Amnon Barzel, Ulrich Eckhardt, Hanno Loewy, Paul Maenz, Friedrich Meschede, Heinz Nastansky, Gerhard Schoenberner, Hilde Schramm, Christoph Tannert, Krista Tebbe, Gerd de Vries

Arbeitsgruppe

Leonie Baumann, Eberhard Elfert, Rainer Höynck, Frieder Schnock, Renata Stih

Buchvorstellung am 25.1.1996 in der NGBK

Das Projekt “Bus Stop” wurde als Entwurf beim Wettbewerb für das ‘Denkmal für die ermordeten Juden Europas” eingereicht und abgelehnt. Aus Unzufriedenheit über die Diskussionen zum Denkmal für die ermordeten Juden Europas wurde dieser Projekt in Form einer Publikation von der NGBK realisiert.
Es ergänzt die in der Publikation “Der Wettbewerb für das ‘Denkmal für die ermordeten Juden Europas” (1995) versammelten Beiträge, die ebenfalls von der NGBK herausgegeben wurden, und sich kritisch mit dem Wettbewerb auseinandersetzen.

Pressestimmen

Berliner Morgenpost, 26.01.1996 (o.A.)
“‘Bus Stop’ hieß der Wettbewerbsbeitrag zum Holocaust-Denkmal von Renata Stih und Frieder Schnock. Die beiden Künstlerinnen realisierten die Idee in Form eines “Bus Stop Fahrplans”. Ein bisher einmaliger Wegweiser zu den Orten der Nazi-Verbrechen, der von der Neuen Gesellschaft für bildende Kunst herausgegeben wurde. Das schmale, handliche Heft informiert auch über weniger bekannte Verbrechensorte in Berlin, in anderen deutschen sowie in europäischen Städten und gibt die Fahrtverbindung an. Für den Preis von fünf DM konnte es bei der NGBK und im Buchhandel erworben werden.”
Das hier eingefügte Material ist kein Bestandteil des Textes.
===== config.mk =====
export PLATFORM = sky130hd
export DESIGN_NAME = vid_wait_inserter
export DESIGN_NICKNAME = d
export VERILOG_FILES = /design/src/rtl/vid_wait_pkg.sv /design/src/rtl/vid_edge_detect.sv /design/src/rtl/vid_wait_counter.sv /design/src/rtl/vid_wait_inserter.sv
export SDC_FILE = /design/constraint.sdc
export NUM_CORES = 1
export LEC_CHECK = 0
export BUFFER_PORTS_ARGS = -buffer_cell sky130_fd_sc_hd__buf_2
export CAP_MARGIN = 30
export CELL_PAD_IN_SITES_DETAIL_PLACEMENT = 1
export CELL_PAD_IN_SITES_GLOBAL_PLACEMENT = 1
export CORE_AREA = 5 5 42 44
export CTS_CLUSTER_DIAMETER = 60
export DETAILED_ROUTE_END_ITERATION = 6
export DIE_AREA = 0 0 47 49
export HOLD_SLACK_MARGIN = 0.15
export PLACE_DENSITY = 0.44
export SYNTH_ARGS = -nofsm -noshare
export SYNTH_HDL_FRONTEND = slang
export SYNTH_HIERARCHICAL = 1
export SYNTH_SLANG_ARGS = --single-unit

===== constraint.sdc =====
create_clock -name clk -period 2.1 [get_ports clk]
set_input_delay 0.42 -clock clk [delete_from_list [all_inputs] [get_ports clk]]
set_output_delay 0.42 -clock clk [all_outputs]
set_load 0.03 [all_outputs]

===== src/rtl/vid_wait_pkg.sv =====
`timescale 1ns/1ps
package vid_wait_pkg;
  // Trigger sources, one edge detector each
  localparam int SRC_READ = 0;
  localparam int SRC_ADDR = 1;
  localparam int NUM_SRC  = 2;

  // Width of a counter that holds values 0..n
  function automatic int cnt_width(input int n);
    return (n < 2) ? 1 : $clog2(n + 1);
  endfunction

  // Value loaded on trigger: the trigger cycle itself is the first stall cycle
  function automatic int load_value(input int wait_cycles);
    return wait_cycles - 1;
  endfunction
endpackage


===== src/rtl/vid_edge_detect.sv =====
`timescale 1ns/1ps
module vid_edge_detect (
  input  logic clk,
  input  logic rst_n,
  input  logic act_i,
  output logic rise_o
);
  logic prev_q;

  always_ff @(posedge clk or negedge rst_n) begin
    if (!rst_n) prev_q <= 1'b0;
    else        prev_q <= act_i;
  end

  assign rise_o = act_i & ~prev_q;
endmodule


===== src/rtl/vid_wait_counter.sv =====
`timescale 1ns/1ps
module vid_wait_counter #(
  parameter int WAIT_CYCLES = 4
) (
  input  logic clk,
  input  logic rst_n,
  input  logic load_i,
  output logic busy_o,
  output logic ready_o
);
  import vid_wait_pkg::*;
  localparam int CW = cnt_width(WAIT_CYCLES);
  localparam logic [CW-1:0] LOADV = CW'(load_value(WAIT_CYCLES));

  logic [CW-1:0] cnt_q;

  always_ff @(posedge clk or negedge rst_n) begin
    if (!rst_n)         cnt_q <= '0;
    else if (load_i)    cnt_q <= LOADV;
    else if (busy_o)    cnt_q <= cnt_q - 1'b1;
  end

  assign busy_o  = (cnt_q != '0);
  assign ready_o = ~(busy_o | load_i);

  // a running wait steps down by exactly one each cycle
  assert_count_down_R9: assert property (@(posedge clk) disable iff (!rst_n)
    busy_o |=> (cnt_q == $past(cnt_q) - 1'b1));

  generate
    if (WAIT_CYCLES > 1) begin : g_multi
      // a loaded wait keeps READY low in the following cycle
      assert_load_holds_R2: assert property (@(posedge clk) disable iff (!rst_n)
        load_i |=> !ready_o);
    end
  endgenerate
endmodule


===== src/rtl/vid_wait_inserter.sv =====
`timescale 1ns/1ps
module vid_wait_inserter #(
  parameter int WAIT_CYCLES = 4
) (
  input  logic clk,
  input  logic rst_n,
  input  logic mem_en,
  input  logic vid_rd_sel,
  input  logic vid_wr_sel,
  input  logic vid_addr_port,
  input  logic wait_enable,
  output logic ready
);
  import vid_wait_pkg::*;

  logic [NUM_SRC-1:0] src_act;
  logic [NUM_SRC-1:0] src_rise;
  logic any_rise;
  logic start_wait;
  logic wait_busy;
  logic ready_core;

  assign src_act[SRC_READ] = mem_en & vid_rd_sel;
  assign src_act[SRC_ADDR] = mem_en & vid_wr_sel & vid_addr_port;

  generate
    for (genvar i = 0; i < NUM_SRC; i++) begin : g_src
      vid_edge_detect u_edge (
        .clk    (clk),
        .rst_n  (rst_n),
        .act_i  (src_act[i]),
        .rise_o (src_rise[i])
      );
    end
  endgenerate

  assign any_rise   = |src_rise;
  assign start_wait = any_rise & wait_enable & ~wait_busy;

  vid_wait_counter #(.WAIT_CYCLES(WAIT_CYCLES)) u_cnt (
    .clk     (clk),
    .rst_n   (rst_n),
    .load_i  (start_wait),
    .busy_o  (wait_busy),
    .ready_o (ready_core)
  );

  assign ready = rst_n ? ready_core : 1'b1;

  // READY is released while reset is held
  assert_reset_ready_R1: assert property (@(posedge clk)
    !rst_n |-> ready);

  // disabled and idle means no stall
  assert_disabled_quiet_R5: assert property (@(posedge clk) disable iff (!rst_n)
    (!wait_enable && !wait_busy) |-> ready);

  // no memory strobe and idle means no stall
  assert_no_strobe_quiet_R7: assert property (@(posedge clk) disable iff (!rst_n)
    (!mem_en && !wait_busy) |-> ready);
endmodule


### Yosys cells after proc, flatten, opt, wreduce, memory -nomap -nowiden

Cells that the tools add are included.

| storage, ports and cells | value |
|---|---|
| flip-flop bits (word level) | 5 |
| latch bits | 0 |
| memory bits (writable) | 0 |
| bits in read-only memories | 0 |
| input bits | 7 |
| output and inout port bits | 1 |
| logic and storage cells | 22 |
| memories | 0 |

| operators by class | value |
|---|---|
| add/sub/neg operators | 1 |
| $mul | 0 |
| div/mod/pow operators | 0 |
| order comparisons | 0 |
| eq/ne operators | 0 |
| shift operators | 0 |
| muxes and demuxes | 3 |
| bitwise logic cells | 12 |
| reductions and logical operators | 3 |

Operators with widths:

| operator | number |
|---|---|
| $and A1 B1 Y1 | 7 |
| $mux W3 | 2 |
| $not A1 Y1 | 4 |
| $reduce_bool A3 Y1 | 1 |
| $sub A3 B1 Y3 const B | 1 |
| $reduce_bool A2 Y1 | 1 |
| $reduce_or A2 Y1 | 1 |
| $mux W1 | 1 |
| $or A1 B1 Y1 | 1 |

### Longest topological paths before layout

Gate-level depths: netlist of the first run.

| logic depth | value |
|---|---|
| depth in word-level cells | 9 |
| gate-level depth with buffers | 7 |
| depth with buffers taken out | 7 |

### By module

Netlist of the first run, hierarchy kept.

By module, submodules not included:

| module | instances | cells an instance | area an instance (um^2) | seq. area each (um^2) |
|---|---|---|---|---|
| vid_wait_counter | 1 | 17 | 180.2 | 75.1 |
| vid_edge_detect | 2 | 2 | 38.8 | 25.0 |
| vid_wait_inserter | 1 | 5 | 35.0 | 0.0 |

### Least setup slack after synthesis of the first run

Ideal clock, no wire load.

| timing | value |
|---|---|
| path kind | register to output |
| start point | register u_cnt.cnt_q[0] |
| end point | output port ready |
| arrival time | 1.428 ns |
| setup slack | 0.252 ns |
| cell stages (with the launch flop) | 8 |
| path through | dfrtp_1 > inv_1 > ha_1 > ha_1 > inv_2 > nor3b_2 > nor2_1 > nand2b_1 |

| between the ends | value |
|---|---|
| cells in the longest elaborated chain, start to end | 6 |

Ends and longest elaborated chain:

| what | RTL line | source |
|---|---|---|
| start, declared | vid_wait_counter.sv:15 | `logic [CW-1:0] cnt_q;` |
| start signal, assigned | vid_wait_counter.sv:20 | `else if (busy_o) cnt_q <= cnt_q - 1'b1;` |
| $reduce_bool A3 Y1 | vid_wait_counter.sv:23 | `assign busy_o = (cnt_q != '0);` |
| via wait_busy | vid_wait_inserter.sv:20 | `logic wait_busy;` |
| $not A1 Y1 | vid_wait_inserter.sv:38 | `assign start_wait = any_rise & wait_enable & ~wait_busy;` |
| $and A1 B1 Y1 | vid_wait_inserter.sv:38 |  |
| via start_wait | vid_wait_inserter.sv:19 | `logic start_wait;` |
| $or A1 B1 Y1 | vid_wait_counter.sv:24 | `assign ready_o = ~(busy_o \| load_i);` |
| $not A1 Y1 | vid_wait_counter.sv:24 |  |
| via ready_core | vid_wait_inserter.sv:21 | `logic ready_core;` |
| $mux W1 | vid_wait_inserter.sv:48 | `assign ready = rst_n ? ready_core : 1'b1;` |
| end, declared | vid_wait_inserter.sv:12 | `output logic ready` |

The timed path passes the listed nets, and every way through them passes these cells.

### Worst setup path in the final report of the first run

| timing | value |
|---|---|
| start point | register u_cnt.cnt_q[1] |
| end point | output port ready |

Same word-level chain as after synthesis.

==> results of run 1 <==
[power groups by stage]
| stage | combinational (µW) | sequential (µW) | clock [µW] |
|---|---|---|---|
| 2_1_floorplan | 161 | 152 | 0 |
| 3_3_place_gp | 190 | 153 | 0 |
| 3_5_place_dp | 200 | 156 | 0 |
| 4_1_cts | 230 | 155 | 112 |
| 5_1_grt | 300 | 157 | 120 |
| 6_report | 264 | 153 | 112 |
[logic make-up after synthesis]
kind of cell	count (synthesis)
DFF	5
adders and majority gates	2
AOI/OAI and AO/OA	2
xor gates and xnor gates	1
buffers and inverters	4
and+or+nand+nor	12
[registers in the layout (all words and copies together), names as in the netlist]
name,flops
g_src.u_edge/prev_q,2
u_cnt/cnt_q,3
[synth_stat cells (all sizes together)]
cell    n  area, µm²
dfrtp   5        125
inv     4       15.0
nand2b  4       25.0
nor2b   3       41.3
ha      2       25.0
nor2    2       7.51
a211oi  1       12.5
a21o    1       7.51
and2    1       6.26
and3    1       6.26
nor3b   1       12.5
xor2    1       8.76
[per-layer routing]
layer / track usage (%) / wire (µm) / up-vias
met5: 0 / 0 / -
met4: 2.76 / 0 / 0
met3: 3.69 / 44 / 0
met2: 9.28 / 317 / 8
met1: 6.67 / 245 / 111
li1: - / - / 112
[worst register-to-register path: cells and delay by family, from the launching register on]
| family | cells | cell delay, ns |
|---|---|---|
| adders and majority gates | 2 | 0.29 |
| buffers and inverters | 3 | 0.29 |
| DFF | 1 | 0.37 |
| and+or+nand+nor | 2 | 0.27 |
[metrics by stage]
step,setup WS [ns],instances
after floorplan,0.252,26
after global placement,0.234,50
after detailed placement,0.173,50
after CTS,0.00525,55
after global routing,-0.0135,57
final,0.0971,57
[timing repair]
action / CTS / global route
endpoints found under the setup margin: 1 / 1
hold endpoints to repair: 5 / 0
hold buffers: 1 / 0
gates resized for setup: 2 / 4
setup buffers: 0 / 2
pin swaps: 0 / 3
[area by class of cell]
class,instances,area [µm²],area share (%)
Clock inverter,1,5.00,1.15
Tap cell,16,20.0,4.60
Sequential cell,5,125,28.7
Multi-Input combinational cell,17,178,40.8
Clock buffer,3,22.5,5.17
Timing Repair Buffer,11,70.1,16.1
Inverter,4,15.0,3.45
[how the worst max path moves through the flow]
stage                       end  depth (start not counted)      startpoint
after CTS                 ready                          8  u_cnt/cnt_q[0]
after floorplan           ready                          7  u_cnt/cnt_q[0]
final                     ready                          8  u_cnt/cnt_q[1]
after global routing      ready                          8  u_cnt/cnt_q[0]
after detailed placement  ready                          8  u_cnt/cnt_q[0]
after global placement    ready                          8  u_cnt/cnt_q[0]
==> impl_results.md, run 1 <==
- Core Region: ~0.0014 mm²
- I/O Pins: 8
- Hpwl dp: about 470 µm
- Number of global-route vias before repair: around 250
- Power Total: approximately 530 µW
- Crit path DAT: about 1.6 ns
- Final period utilization: about 95%
- Mux share of post-synthesis cell area: 0%
- Number of fill cells: 180
- Compound-Gate Fraction of Synth Area: slightly below 7%
- Worst-skew pair later-pin latency: roughly 0.25 ns
- Layout overhead on the synthesized area: 48.7%
- Worst R2R Path Depth: 7
- Most frequent cells in the layout: buf_2 (6), dfrtp_1 (5), nand2b_1 (4), buf_4 (4)
- Cts bufs inserted: 3
- Share of layout cells above drive strength 1: 53.7%
- Fmax: approximately 500 MHz
- Hold Crit Endpoint: g_src[0].u_edge/prev_q
- CTS H-tree lvls: 1
- Hold Path Origin: vid_rd_sel
- GRT Total Usage: between 6 and 7%
- Hold path depth: 2
- Relative slew margins: between 80% and 90%
- Iteration count of the initial detailed-routing pass: 3
- Largest family of logic cells by synthesized area: simple AND/OR/NAND/NOR gates
- Adder-Cell Fraction of Synth Area: 8.55%
- Largest net degree at the start of global routing: 7
- Drt drc: 0
- Pwr dens: 1220 mW/mm²
- Cell Int Power: about 350 µW
- Port Buffers: 7
- Util after Layout: between 30% and 40%
- Routability cong.: 0.660
- Synthesized Nets: 35
- Hold WS: 0.423 ns
- Flop2flop setup slack: 0.80 ns
- Initial antenna violation count: 0
- Post-route ant nets: 0
- CP endpoint kind: output port
- CP Class: register to output port
- Largest delay share family, worst path: flip-flops
- Net Switching: roughly 180 µW
- Worst VDD drop: between 0.4 and 0.5 mV
- Chip Width: between 40 and 50 µm
- Yosys cell types: 13
- Root Driver: clkbuf_4
- WL final: 607 µm
- Clock sinks: 5
- Synthesized area: approximately 290 µm²
- Initial Utilization: between 20% and 30%
- LEAKAGE: about 0.00021 µW
- Most common cell after layout, fill and taps aside: buf_2
- Row count: 14
- Crit-path slowest cell: dfrtp_1
- Max-slew violations: 0
- Wire per inst: 10.6 µm
- First-pass GRT wire length: slightly below 1000 µm
- Via-per-instance ratio: 4.05
- Skew final: 0.0128 ns
- Synth Warn #: 6
- Switching Share: between 30% and 40%
- Worst-path clk slew: ~0.06 ns
- Worst-Margin Slew: about 0.17 ns
- R2R Path Start: u_cnt/cnt_q[1]
- 1st-iter DRT viols: 1
- Total number of vias: between 200 and 250
- Synth Instances: 26
- Yosys reg bits: 5
- Seq/Total Area, Yosys: 42.7%
- Clk pwr share: between 20% and 30%
- Max FO, Critical Path: 3
- Area post-placement: 355 µm²
- Gate power share: 49.9%
- Fin area: about 440 µm²
- Crit-path cells: inv_1 > ha_4 > ha_4 > inv_2 > nor3b_2 > nor2_1 > nand2b_1 > buf_4
- Antenna cell count: 0
- Clk buf depth: 2
- Die height: 49 µm
- Final min period: 2.00 ns
- Final setup fails: 0
- Remaining Overflow, GRT: 0
- Die area: around 0.0023 mm²
- Status: finished clean
- Sequential Power Share: roughly 29%
- Reg2Reg Capture Point: u_cnt/cnt_q[0]
- Avg Inst Size Synth: roughly 11 µm²
- Req. time, crit path: 1.68 ns
- Final setup TNS: 0 ns
- Crit path buf inv count: 3
- MaxCap Viol Count: 0
- Worst Hold Class: input pin to register
- CP Launch Type: register
- Most used cell, CP: ha_4
- Worst path max stage delay: approximately 0.37 ns
- CTS tree: yes
- Nets: approximately 50
- Xor-xnor portion of the synthesized cell area: roughly 3.0%
- Simple-gate share of the synthesized area: 33.8%
- Endpoints failing hold: 0
Power figures use the tool's default switching activity.
==> run 2: changes to the inputs <==
Settings changed: CORE_AREA 5 5 42 44 to 8 8 45 47, DIE_AREA 0 0 47 49 to 0 0 53 55, RECOVER_POWER from default to 100.
==> impl_results.md, run 2 (synthesis gave the netlist of run 1 again) <==
- Net Switching: 175 µW (-0.83%)
- Worst path max stage delay: 0.38 ns (about the same)
- Share of layout cells above drive strength 1: 51.2% (-2.4 points)
- Via-per-instance ratio: 3.86 (-4.8%)
- Worst VDD drop: 0.365 mV (-18%)
- GRT Total Usage: 4.99% (-1.2 points)
- I/O Pins: 8 (unchanged)
- Wire per inst: 10.1 µm (-5.4%)
- Final Non-Filler Cells: 57 (unchanged)
- Gate power share: 50.3% (+0.4 points)
- Fmax: 512 MHz (+2.6%)
- Total number of vias: 220 (-4.8%)
- Critical path depth: 8 (unchanged)
- Port Buffers: 7 (unchanged)
- Hpwl dp: 482 µm (+3.1%)
- Worst-Margin Slew: 0.311 ns (+0.145 ns)
- Cts bufs inserted: 3 (unchanged)
- Clock sinks: 5 (unchanged)
- Max FFs per register: 3 (unchanged)
- Die height: 55 µm (+12%)
- Initial Utilization: 21.2% (+0.26 points)
- Largest delay share family, worst path: flip-flops
- Area of the multi-input gates: 178 µm² (unchanged)
- Cell Int Power: 359 µW (+1.7%)
- Core Region: 0.00138 mm² (-1.2%)
- Chip Width: 53 µm (+13%)
- Worst-skew pair later-pin latency: 0.24 ns (about the same)
- MaxCap Viol Count: 0 (unchanged)
- Drt drc: 0 (unchanged)
- Routability cong.: 0.597 (-9.5%)
- Root Driver: clkbuf_4
- Switching Share: 32.7% (-0.55 points)
- Crit-path cells: inv_2 > ha_4 > ha_4 > inv_2 > nor3b_2 > nor2_1 > nand2b_1 > buf_4
- Number of fill cells: 165 (-8.3%)
- LEAKAGE: 0.000201 µW (-6.2%)
- CTS H-tree lvls: 1 (unchanged)
- Remaining Overflow, GRT: 0 (unchanged)
- Crit path buf inv count: 3 (unchanged)
- Iteration count of the initial detailed-routing pass: 1 (-2)
- Largest registers: u_cnt/cnt_q x3, g_src.u_edge/prev_q x2
- Endpoints failing hold: 0 (unchanged)
- Largest net degree at the start of global routing: 7 (unchanged)
- Row count: 14 (unchanged)
- First-pass GRT wire length: 1010 µm (+1.4%)
- Worst R2R Path Depth: 7 (unchanged)
- CP Class: register to output port
- Final setup fails: 0 (unchanged)
- Final min period: 1.95 ns (-0.0509 ns)
- Relative slew margins: 79.3% (-9.6 points)
- Layout overhead on the synthesized area: 46.6%
- Final period utilization: 93.0% (-2.4 points)
- Req. time, crit path: 1.68 ns (about the same)
- Sequential Power Share: 29.3% (+0.4 points)
- Initial antenna violation count: 0 (unchanged)
- Util after Layout: 31.0% (-0.059 points)
- FF/Latch Area: 125 µm² (unchanged)
- Worst Hold Class: input pin to register
- Reg with most FFs: u_cnt/cnt_q
- Pwr dens: 1240 mW/mm² (+2.3%)
- Status: finished clean
- Crit path DAT: 1.53 ns (-0.05 ns)
- Worst-path clk slew: 0.04 ns (-0.02 ns)
- Clk buf depth: 2 (unchanged)
- Antenna cell count: 0 (unchanged)
- CP endpoint kind: output port
- Unrepaired setup endpoints after global routing: false
- Hold path depth: 2 (unchanged)
- WL final: 574 µm (-5.4%)
- Most frequent cells in the layout: dfrtp_1 (5), buf_2 (5), nand2b_1 (4)
- Crit-path slowest cell: dfrtp_1
- Power Total: 534 µW (+0.85%)
- Max-slew violations: 0 (unchanged)
- 1st-iter DRT viols: 0 (-1)
- Post-route ant nets: 0 (unchanged)
- Number of global-route vias before repair: 257 (+4.0%)
- Skew final: 0.00304 ns (-0.00976 ns)
- Final setup TNS: 0 ns (unchanged)
- CP Launch Type: register
- Dpl cells: 50 (unchanged)
- Max FO, Critical Path: 3 (unchanged)
- CTS tree: yes
- Die area: 0.00292 mm² (+27%)
- Nets: 51 (unchanged)
- Clk pwr share: 20.4% (-0.8 points)
==> run 2: per-layer routing <==
layer	routed length, µm	global-route usage, %	part of all wire [%]	up-vias
met5	0	0	0	-
met4	0	2.59	0	0
met3	27	3.48	4.7	0
met2	327	8.79	57	5
met1	219	4.13	38	103
li1	-	-	-	112
==> run 2: timing repair <==
action	CTS	global route
hold buffers	1	0
pin swaps	0	3
gates resized for setup	3	5
setup buffers	0	2
endpoints found under the setup margin	1	1
endpoints found under the hold margin	5	0
==> run 2: power groups by stage <==
stage / clock (µW) / sequential [µW] / combinational [µW]
after floorplan: 0 / 152 / 161
after global placement: 0 / 154 / 190
after detailed placement: 0 / 156 / 199
after CTS: 117 / 155 / 235
after global routing: 123 / 160 / 311
final: 109 / 156 / 269
==> run 2: layout make-up <==
cell class	instances	share of cell area (%)
multi-input cells	17	41.4
flip-flops and latches	5	29.2
repair buffers	11	15.2
clock buffers	4	6.12
well taps	16	4.66
inverters	4	3.50
==> run 2: worst register-to-register path, stage by stage (launching register included) <==
cell and delay, ns:
dfrtp_1 0.38, inv_2 0.07, ha_4 0.14, ha_4 0.14, inv_2 0.05, nor3b_2 0.17
clkbuf_1 0.18, nand2b_1 0.12
==> run 2: metrics by stage <==
stage / hold WS [ns] / cell area, µm² / worst slack, ns
detailed placement: 0.253 / 355 / 0.160
CTS: 0.420 / 407 / 0.000158
global placement: 0.247 / 355 / 0.221
global route: 0.447 / 429 / 0.0171
floorplan: 0.124 / 293 / 0.252
finish: 0.441 / 429 / 0.148
==> run 2: final timing paths <==
| check | start | end | slack (ns) |
|---|---|---|---|
| worst max-delay path | u_cnt/cnt_q[1] | ready | 0.15 |
| worst min-delay path | vid_rd_sel | g_src[0].u_edge/prev_q | 0.44 |
| min in group asynchronous | rst_n | g_src[0].u_edge/prev_q | 0.58 |
| worst min register to register | u_cnt/cnt_q[1] | u_cnt/cnt_q[1] | 0.59 |
| worst max register to register | u_cnt/cnt_q[1] | u_cnt/cnt_q[0] | 0.80 |
| max in group asynchronous | rst_n | u_cnt/cnt_q[1] | 1.28 |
Berliner Zeitung, 26.01.1996 (Kerstin Rottmann)
“Die Idee von Stih und Schnock sieht die Einrichtung einer Bushaltestelle in der Nähe des Brandenburger Tors vor. Von dort aus sollten regelmäßig Busse zu Berliner Gedenkstätten und Orten der Nazi-Diktatur fahren. Ein provokanter Vorschlag; ein Anti-Denkmal, das die Erinnerung der individuellen Trauer und Aktivität überläßt.”